Rewilding urbano: più verde per mettere l’inquinamento con le spalle al muro
Vi ho parlato qualche tempo fa del rewilding: è un movimento trasversale e multidisciplinare di pensiero che punta a far “tornare alla natura” pezzi del nostro mondo. Il rewilding vive un momento di crescita tra le persone, e un punto centrale: la Scozia, dove tutto è nato. Bene: il rewilding dice che un altro vantaggio di parchi e foreste urbane è che tamponano l’inquinamento atmosferico. Come? Nel modo più semplice: limitando le aree disponibili per le fonti di emissioni (auto, anzitutto) e assorbendo gli agenti inquinanti.
Per questo molte città (penso a Seattle, Madrid, Barcellona ed altre) stanno diventando più verdi. Tolgono strade alle auto e le danno ai pedoni. Piantano più alberi e progettano nuovi parchi per combattere la crisi climatica e migliorare la qualità dell’aria. Prendete Londra: attualmente il 21% della città si trova all’ombra della chioma di oltre 8 milioni di alberi. Una foresta urbana che si espanderà di un altro 10% entro 30 anni.
Sappiamo che riforestare alle condizioni attuali non basta a salvare il pianeta. Però, mentre si dipanano soluzioni globali, può salvare la città che decide di fare rewilding.
Alberi giusti, punti giusti e scienza giusta
Anche Londra, tuttavia, non è esente da problemi. Non basta piantare alberi, servono anche quelli giusti. Ad esempio, alcuni tipi di alberi come l’ontano, la betulla, il platano e il nocciolo possono rilasciare abbondante polline nell’aria e scatenare febbre da fieno e altri sintomi respiratori. Londra è, ahimé, una delle città più colpite da queste manifestazioni, perchè piena di questo tipo di alberi ricchi di polline. Anche a questo serve il rewilding.
Anche il sesso degli alberi è importante. La stragrande maggioranza di quelli piantati lungo le strade delle città del mondo sono maschi. Sessismo botanico! Aiutano a mantenere più ordinate le strade della città non facendo cadere semi, frutti e baccelli, come fanno gli alberi femmina. Questo maschilismo vegetale aumenta le allergie, però. Un incubo per chi ha patologie respiratorie, e peggiora di anno in anno, come rivela un recente studio.
Rewilding vuol dire tornare alla natura, ma farlo con criterio
Senza la giusta pianificazione, il verde può peggiorare addirittura le cose. Se gli alberi sono “sbagliati”, una maggiore esposizione al verde intorno a case e asili nido produce rischi più elevato di rinite tra i bambini tra i tre e i sei anni.
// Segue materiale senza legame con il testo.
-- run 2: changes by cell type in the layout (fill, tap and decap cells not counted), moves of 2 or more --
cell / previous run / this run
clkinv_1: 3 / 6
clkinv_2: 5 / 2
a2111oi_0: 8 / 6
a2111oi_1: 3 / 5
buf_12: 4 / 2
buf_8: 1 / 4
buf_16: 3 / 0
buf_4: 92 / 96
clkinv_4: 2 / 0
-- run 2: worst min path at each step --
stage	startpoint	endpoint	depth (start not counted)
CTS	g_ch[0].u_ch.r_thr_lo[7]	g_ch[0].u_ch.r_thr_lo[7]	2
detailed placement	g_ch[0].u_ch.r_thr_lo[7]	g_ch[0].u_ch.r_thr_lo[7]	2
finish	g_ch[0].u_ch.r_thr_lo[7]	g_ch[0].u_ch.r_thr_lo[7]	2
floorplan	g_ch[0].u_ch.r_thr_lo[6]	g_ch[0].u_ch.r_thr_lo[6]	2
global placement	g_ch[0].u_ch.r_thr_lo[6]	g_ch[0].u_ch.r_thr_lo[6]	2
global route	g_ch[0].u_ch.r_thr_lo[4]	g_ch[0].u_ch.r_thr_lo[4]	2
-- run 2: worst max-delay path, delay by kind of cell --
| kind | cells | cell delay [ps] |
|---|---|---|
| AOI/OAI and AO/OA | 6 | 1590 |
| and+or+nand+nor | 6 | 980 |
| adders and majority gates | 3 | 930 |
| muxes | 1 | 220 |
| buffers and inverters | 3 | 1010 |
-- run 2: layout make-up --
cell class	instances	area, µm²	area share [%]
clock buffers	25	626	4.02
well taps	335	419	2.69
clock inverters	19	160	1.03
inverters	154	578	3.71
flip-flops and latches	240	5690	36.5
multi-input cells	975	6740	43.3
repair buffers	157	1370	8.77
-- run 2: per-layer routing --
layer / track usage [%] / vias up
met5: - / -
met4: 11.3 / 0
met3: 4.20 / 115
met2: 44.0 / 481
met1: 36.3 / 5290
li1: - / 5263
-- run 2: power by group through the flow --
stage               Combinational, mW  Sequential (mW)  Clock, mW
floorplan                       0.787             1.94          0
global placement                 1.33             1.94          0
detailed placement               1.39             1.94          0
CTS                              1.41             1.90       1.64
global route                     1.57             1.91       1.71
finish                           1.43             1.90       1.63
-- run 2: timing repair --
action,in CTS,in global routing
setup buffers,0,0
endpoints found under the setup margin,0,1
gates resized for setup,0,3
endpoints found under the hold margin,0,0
Anche in termini di rimozione dell’inquinamento atmosferico urbano non tutti gli alberi sono ugualmente buoni. Alcuni sono molto efficaci nell’emissione di composti organici volatili biogeni (COV). Sotto la luce del sole, i COV interagiscono con gli ossidi di azoto emessi dal traffico per creare ozono a livello del suolo, un inquinante particolarmente dannoso per i nostri polmoni.
Anche dove piantare è importante. Piantare alberi in una strada cittadina fiancheggiata da edifici intrappola l’inquinamento atmosferico dal traffico intenso sotto la chioma degli alberi, esponendo pedoni e residenti a livelli pericolosamente alti di inquinamento atmosferico.
Bello il ritorno alla natura, insomma, ma l’ultima cosa che vogliamo è che peggiori le cose. Per questo serve un processo decisionale che nasca da conversazioni importanti tra urbanisti, scienziati delle piante, scienziati dell’atmosfera, funzionari della sanità pubblica e politici.